--- RECORDED DATA ---

[src/sprite_macros.svh]
`ifndef SPRITE_MACROS_SVH
`define SPRITE_MACROS_SVH

////////////////////
// sprite geometry
////////////////////

`define SPRITE_COUNT 10 // sprites held in the memory
`define SPRITE_ROWS 16 // pixel rows per sprite
`define SPRITE_COLS 16 // pixel columns per sprite

////////////////////
// memory layout
////////////////////

`define PIXELS_PER_WORD 3 // three rbg pixels per word
`define WORDS_PER_ROW 6 // last word of a row holds one pixel only
`define WORDS_PER_SPRITE 96 // 16 rows of 6 words
`define RAM_DEPTH 960 // ten sprites back to back

////////////////////
// widths
////////////////////

`define COLOR_BITS 3 // r, b, g
`define WORD_BITS 9 // PIXELS_PER_WORD * COLOR_BITS
`define ADDR_BITS 10 // covers RAM_DEPTH
`define SUB_BITS 5 // superpixel coordinate, 0..31
`define PIC_BITS 4 // sprite number, 10..15 shows black
`define SLOT_BITS 2 // pixel index inside a word

`endif

[src/spritePkg.sv]
`include "sprite_macros.svh"

package spritePkg;

	////////////////////
	// coordinate side
	////////////////////

	// one superpixel coordinate, strobed by coordValid
	typedef struct packed
	{
		logic [`PIC_BITS-1:0] picNum; // sprite number
		logic [`SUB_BITS-1:0] xSub; // sub-column, two per sprite column
		logic [`SUB_BITS-1:0] ySub; // sub-row, two per sprite row
	} spriteCoord_t;

	// rides alongside the memory read
	typedef struct packed
	{
		logic [`SLOT_BITS-1:0] slot; // 0 is the top field of the word
		logic valid; // coordinate was strobed
		logic inRange; // picNum below SPRITE_COUNT
	} fetchTag_t;

	////////////////////
	// pixel side
	////////////////////

	// same bit order as a field in memory
	typedef struct packed
	{
		logic r;
		logic b;
		logic g;
	} rgbPixel_t;

	// external load port of the sprite memory
	typedef struct packed
	{
		logic [`ADDR_BITS-1:0] addr; // word address
		logic [`WORD_BITS-1:0] data; // three packed pixels
	} spriteWrite_t;

endpackage

[src/spriteAddrGen.sv]
`timescale 1ns/1ps
`include "sprite_macros.svh"

module spriteAddrGen
(
	input spritePkg::spriteCoord_t coord,
	input logic coordValid,
	output logic [`ADDR_BITS-1:0] readAddr,
	output spritePkg::fetchTag_t tag
);

	localparam int AW = `ADDR_BITS;
	localparam int ROW_BITS = $clog2(`SPRITE_ROWS); // 4 for 16 rows
	localparam int COL_BITS = $clog2(`SPRITE_COLS); // 4 for 16 columns

	logic [ROW_BITS-1:0] pixRow; // sprite row
	logic [COL_BITS-1:0] pixCol; // sprite column
	logic [COL_BITS-1:0] wordIdx; // word within the row, 0..5
	logic [COL_BITS-1:0] slotFull; // col mod 3 before narrowing
	logic [AW-1:0] spriteBase; // first word of the sprite
	logic [AW-1:0] rowBase; // row offset inside the sprite
	logic inRange;

	////////////////////
	// coordinate decode
	////////////////////

	always_comb
	begin
		pixRow = coord.ySub[`SUB_BITS-1:1]; // drop lsb, each pixel is 2 lines tall
		pixCol = coord.xSub[`SUB_BITS-1:1]; // and 2 columns wide
		wordIdx = pixCol / COL_BITS'(`PIXELS_PER_WORD);
		slotFull = pixCol % COL_BITS'(`PIXELS_PER_WORD);
	end

	////////////////////
	// address build
	////////////////////

	always_comb
	begin
		inRange = coord.picNum < `PIC_BITS'(`SPRITE_COUNT);
		spriteBase = AW'(coord.picNum) * AW'(`WORDS_PER_SPRITE); // wraps above 9, masked below
		rowBase = AW'(pixRow) * AW'(`WORDS_PER_ROW);

		// highest legal sum is 9*96 + 15*6 + 5 = 959
		if (inRange)
		begin
			readAddr = spriteBase + rowBase + AW'(wordIdx);
		end
		else
		begin
			readAddr = '0; // park on word 0, pixel is blanked later anyway
		end
	end

	////////////////////
	// tag for the pixel stage
	////////////////////

	always_comb
	begin
		tag.slot = slotFull[`SLOT_BITS-1:0]; // 0..2 only
		tag.valid = coordValid;
		tag.inRange = inRange;
	end

endmodule

[config.mk]
export PLATFORM = sky130hd
export DESIGN_NAME = spriteAddrGen
export DESIGN_NICKNAME = d
export VERILOG_FILES = /design/src/spritePkg.sv /design/src/spriteAddrGen.sv
export VERILOG_INCLUDE_DIRS = /design/src
export SDC_FILE = /design/constraint.sdc
export NUM_CORES = 1
export LEC_CHECK = 0
export BUFFER_PORTS_ARGS = -buffer_cell sky130_fd_sc_hd__clkbuf_2
export CORE_UTILIZATION = 30
export DETAILED_ROUTE_END_ITERATION = 7
export SYNTH_ARGS = -nofsm -noshare
export SYNTH_HDL_FRONTEND = slang
export SYNTH_SLANG_ARGS = --single-unit
[constraint.sdc]
create_clock -name vclk -period 4.9
set_input_delay 0.245 -clock vclk [all_inputs]
set_output_delay 0.245 -clock vclk [all_outputs]
set_load 0.02 [all_outputs]
-- Yosys cells after proc, flatten, opt, wreduce, memory -nomap -nowiden
Index checks and enable logic that the tools add are counted.
- logic and storage cells: 8
- flip-flop bits (word level): 0
- $add $sub $neg: 2
- $lt $le $gt $ge: 1
- divide/modulo/power cells: 2
- multipliers: 2
- multiplexer cells: 1
- operator list (operator ; number):
    adder 10 x 4 -> 10 bit ; 1
    adder 10 x 7 -> 10 bit ; 1
    2-to-1 mux 10 bit ; 1
    multiplier 4 x 2 -> 6 bit, second input constant ; 1
    multiplier 4 x 2 -> 5 bit, second input constant ; 1
    divider 4 x 2 -> 4 bit, second input constant ; 1
    < comparator 4 bit, second input constant ; 1
    modulo 4 x 2 -> 4 bit, second input constant ; 1

-- Logic depth before layout (Yosys ltp)
- depth after elaboration: 4
- depth in mapped cells: 11

-- Worst setup path before layout
No wires, ideal clock.
- kind: input -> output
- start point: input coord[8] in the netlist's numbering
- end point: output readAddr[9]
- stages on the path: 11
- required time: 4.655 ns
- slack: 2.266 ns
- data arrival time: 2.389 ns
- cell sequence: nor2b_1 > ha_1 > inv_1 > ha_1 > o21ai_0 > ha_1 > fa_1 > and4_1 > a221oi_2 > o211ai_1 > a21oi_2
- longest elaborated chain between the ends: 3
- RTL lines (item ; line ; source):
    start: declaration ; spriteAddrGen.sv:6 ; input spritePkg::spriteCoord_t coord,
    divider 4 x 2 -> 4 bit ; spriteAddrGen.sv:32 ; wordIdx = pixCol / COL_BITS'(`PIXELS_PER_WORD);
    adder 10 x 4 -> 10 bit ; spriteAddrGen.sv:49 ; readAddr = spriteBase + rowBase + AW'(wordIdx);
    2-to-1 mux 10 bit ; spriteAddrGen.sv:47 ; if (inRange)
    end: declaration ; spriteAddrGen.sv:8 ; output logic [`ADDR_BITS-1:0] readAddr,
Every way passes these cells.

-- Worst setup path after layout
Same ends and word-level chain as after synthesis.

==> summary.md <==
| Metric | Value |
|---|---|
| Run status | complete, no violations |
| Routed vias/inst | between 4 and 5 |
| Number of hold-slack violations in the final timing report | 0 |
| Post-synth top area cell | sky130_fd_sc_hd__ha_1 |
| Number of vias after detailed routing | 644 |
| Floorplan die height | 49.4 um |
| Power Dens Cells | 170 nW/um^2 |
| Internal | between 0.05 and 0.06 mW |
| Initial DRC count | 3 |
| Fin. max-slew vios | 0 |
| Number of endpoints failing setup at the final stage | 0 |
| Slew of the pin with the lowest slew margin | roughly 0.49 ns |
| RSZ-0062 raised after global routing | no |
| Startpoint type of the worst setup path | primary input |
| Required time of the critical path | roughly 4.7 ns |
| Number of warning messages in the yosys log | 0 |
| Uppermost signal routing layer after detailed routing | met3 |
| Min Clock Period, post-route | ~3.0 ns |
| Number of buffers inserted by port buffering | 25 |
| Initial antenna violation count | 0 |
| Worst hold path type | primary input to primary output |
| Routed Antenna Nets | 0 |
| Mapped Cells | 83 |
| Sequential cell fraction of total power | 0% |
| Number of detailed-routing iterations run before antenna repair | 4 |
| Sw frac | between 50% and 60% |
| Post-synth top area share | between 20% and 30% |
| Fraction of power consumed by the clock network | 0% |
| Dominant cell by count in the synthesized netlist | sky130_fd_sc_hd__ha_1 |
| Most instantiated cells after synthesis | 15 x sky130_fd_sc_hd__ha_1, 7 x sky130_fd_sc_hd__inv_1, 7 x sky130_fd_sc_hd__nor2_1 |
| Starting density of the core | between 30 and 40% |
| Count of standard-cell rows | 16 |
| Area of the die | about 2400 sq um |
| Post-synthesis cell area | 674 sq um |
| Pin count of the biggest net entering global routing | 8 |
| Global-route wire length before repair | 2460 um |
| Post-synth net total | around 120 |
| Slew headroom | between 60% and 70% |
| CLK BUF | 0 |
| Top post-synthesis cells by area | sky130_fd_sc_hd__ha_1 28%, sky130_fd_sc_hd__fa_1 8.9%, sky130_fd_sc_hd__xnor2_1 6.5% |
| Beginning of the worst hold path | coordValid |
| Leakage | 0.422 nW |
| Crit path max fanout | 5 |
| Average cell area after synthesis | 8.13 sq um |
| Area Overhead vs Synth | 21.3% |
| MaxCap Viol Count | 0 |
| Post-route setup TNS | 0 ns |
| Cell variety after synth | 32 |
| Std-Cell Core Area | around 2000 sq um |
| Number of fill cells in the layout | 225 |
| Overflow after GRT | 0 |
| Layout cells sized above 1 | 29.2% |
| Worst Setup Path Type | primary input to primary output |
| Hold worst-path end | tag[1] |
| Sequential element share of the synthesized area | 0% |
| Number of global-route vias before repair | 605 |
| # Post-CTS Setup Buffers | 0 |
| Routed wire length | 1400 um |
| Metal-1 WL | around 700 um |
| Routed wl met3 | about 60 um |
| Amount of wire on met2 after detailed routing | 638 um |
| Number of cells on the worst hold path | 0 |
| Final net count | 141 |
| Number of sequential cells | 0 |
| PostCTS Resize Cnt | 0 |
| Psw | around 0.083 mW |
| Hold buffer count at CTS | 0 |
| Ant. Diodes | 0 |
| Crit path arrival time | 2.75 ns |
| Final routed wire length divided by cell count | between 10 and 15 um |
| Upper clock frequency limit | between 300 and 400 MHz |
| Endpoint type of the worst setup path | primary output |
| I/O pin total | 29 |
| DRC errors left | 0 |
| Sequential Area | 0 sq um |
| Width of the chip | slightly below 50 um |
| Finished Core Util | approximately 40% |
| Weighted congestion reported at the end of routability-driven placement | between 0.8 and 0.9 |
| Maximum vdd drop | 86.2 uV |
| Combinational Power Share | 100.0% |
| Period Utilization, post-route | approximately three fifths |
| Post-DP HPWL | between 1000 and 1500 um |
| Aggregate global-route resource usage | between 10% and 20% |
[per-stage QoR]
step	hold slack [ns]	setup WS, ns	total power [mW]	cell area, sq um	std cells
CTS	0.490	1.89	0.140	818	133
floorplan	0.603	2.27	0.101	674	83
detailed placement	0.490	1.91	0.139	818	133
global route	0.490	1.66	0.153	818	133
finish	0.490	1.90	0.139	818	133
global placement	0.490	1.96	0.136	818	133
[power by group through the flow]
stage                     Sequential [mW]  Clock, mW  Combinational (mW)
after floorplan                         0          0               0.101
after CTS                               0          0               0.140
after global routing                    0          0               0.153
after detailed placement                0          0               0.139
final                                   0          0               0.139
after global placement                  0          0               0.136
[metal layers]
| metal | GRT usage [%] | vias to the layer above |
|---|---|---|
| li1 | - | 343 |
| met1 | 16.5 | 287 |
| met2 | 21.7 | 14 |
| met3 | 0 | 0 |
| met4 | 0.476 | 0 |
| met5 | 0 | - |
[final cells by class]
type | count | area (sq um) | share of cell area (%)
inverter | 7 | 26.3 | 3.21
multi-input combinational | 74 | 633 | 77.4
tap | 27 | 33.8 | 4.13
timing repair buffer | 25 | 125 | 15.3
[worst max path at each step]
stage | startpoint | to | cells past startpoint
after floorplan | coord[8] | readAddr[9] | 11
after global placement | coord[8] | readAddr[9] | 13
after detailed placement | coord[8] | readAddr[9] | 13
after CTS | coord[8] | readAddr[9] | 13
after global routing | coord[8] | readAddr[9] | 13
final | coord[8] | readAddr[9] | 13
[critical path, cell delays in order]
cell	delay, ns
sky130_fd_sc_hd__clkbuf_2	0.09
sky130_fd_sc_hd__nor2b_1	0.14
sky130_fd_sc_hd__ha_1	0.17
sky130_fd_sc_hd__inv_1	0.05
sky130_fd_sc_hd__ha_1	0.21
sky130_fd_sc_hd__o21ai_0	0.16
sky130_fd_sc_hd__ha_1	0.24
sky130_fd_sc_hd__fa_1	0.42
sky130_fd_sc_hd__and4_1	0.18
sky130_fd_sc_hd__a221oi_2	0.35
sky130_fd_sc_hd__o211ai_1	0.17
sky130_fd_sc_hd__a21oi_2	0.14
sky130_fd_sc_hd__clkbuf_2	0.17
[cell families after synthesis]
kind of cell    share of synthesized area, %
xor+xnor                                11.7
buf+inv                                 6.12
fa+ha+maj                               36.7
compound gates                          20.4
simple gates                            25.1
[placed cells by master, fill, tap and decap left out, types with 2 or more instances in the layout]
master                     instances
sky130_fd_sc_hd__clkbuf_2         25
sky130_fd_sc_hd__ha_1             15
sky130_fd_sc_hd__inv_1             7
sky130_fd_sc_hd__nor2_1            7
sky130_fd_sc_hd__xnor2_1           5
sky130_fd_sc_hd__and2_1            5
sky130_fd_sc_hd__o21ai_0           4
sky130_fd_sc_hd__xor2_1            4
sky130_fd_sc_hd__a21o_1            3
sky130_fd_sc_hd__a21oi_1           3
sky130_fd_sc_hd__nand2_1           3
sky130_fd_sc_hd__fa_1              3
sky130_fd_sc_hd__nand3_1           2
sky130_fd_sc_hd__a41oi_1           2
Power figures use the tool's default switching activity.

---

Restate exactly the records above from their first line through the line that holds "pixels per word", please, including both and leaving out all others.

[src/sprite_macros.svh]
`ifndef SPRITE_MACROS_SVH
`define SPRITE_MACROS_SVH

////////////////////
// sprite geometry
////////////////////

`define SPRITE_COUNT 10 // sprites held in the memory
`define SPRITE_ROWS 16 // pixel rows per sprite
`define SPRITE_COLS 16 // pixel columns per sprite

////////////////////
// memory layout
////////////////////

`define PIXELS_PER_WORD 3 // three rbg pixels per word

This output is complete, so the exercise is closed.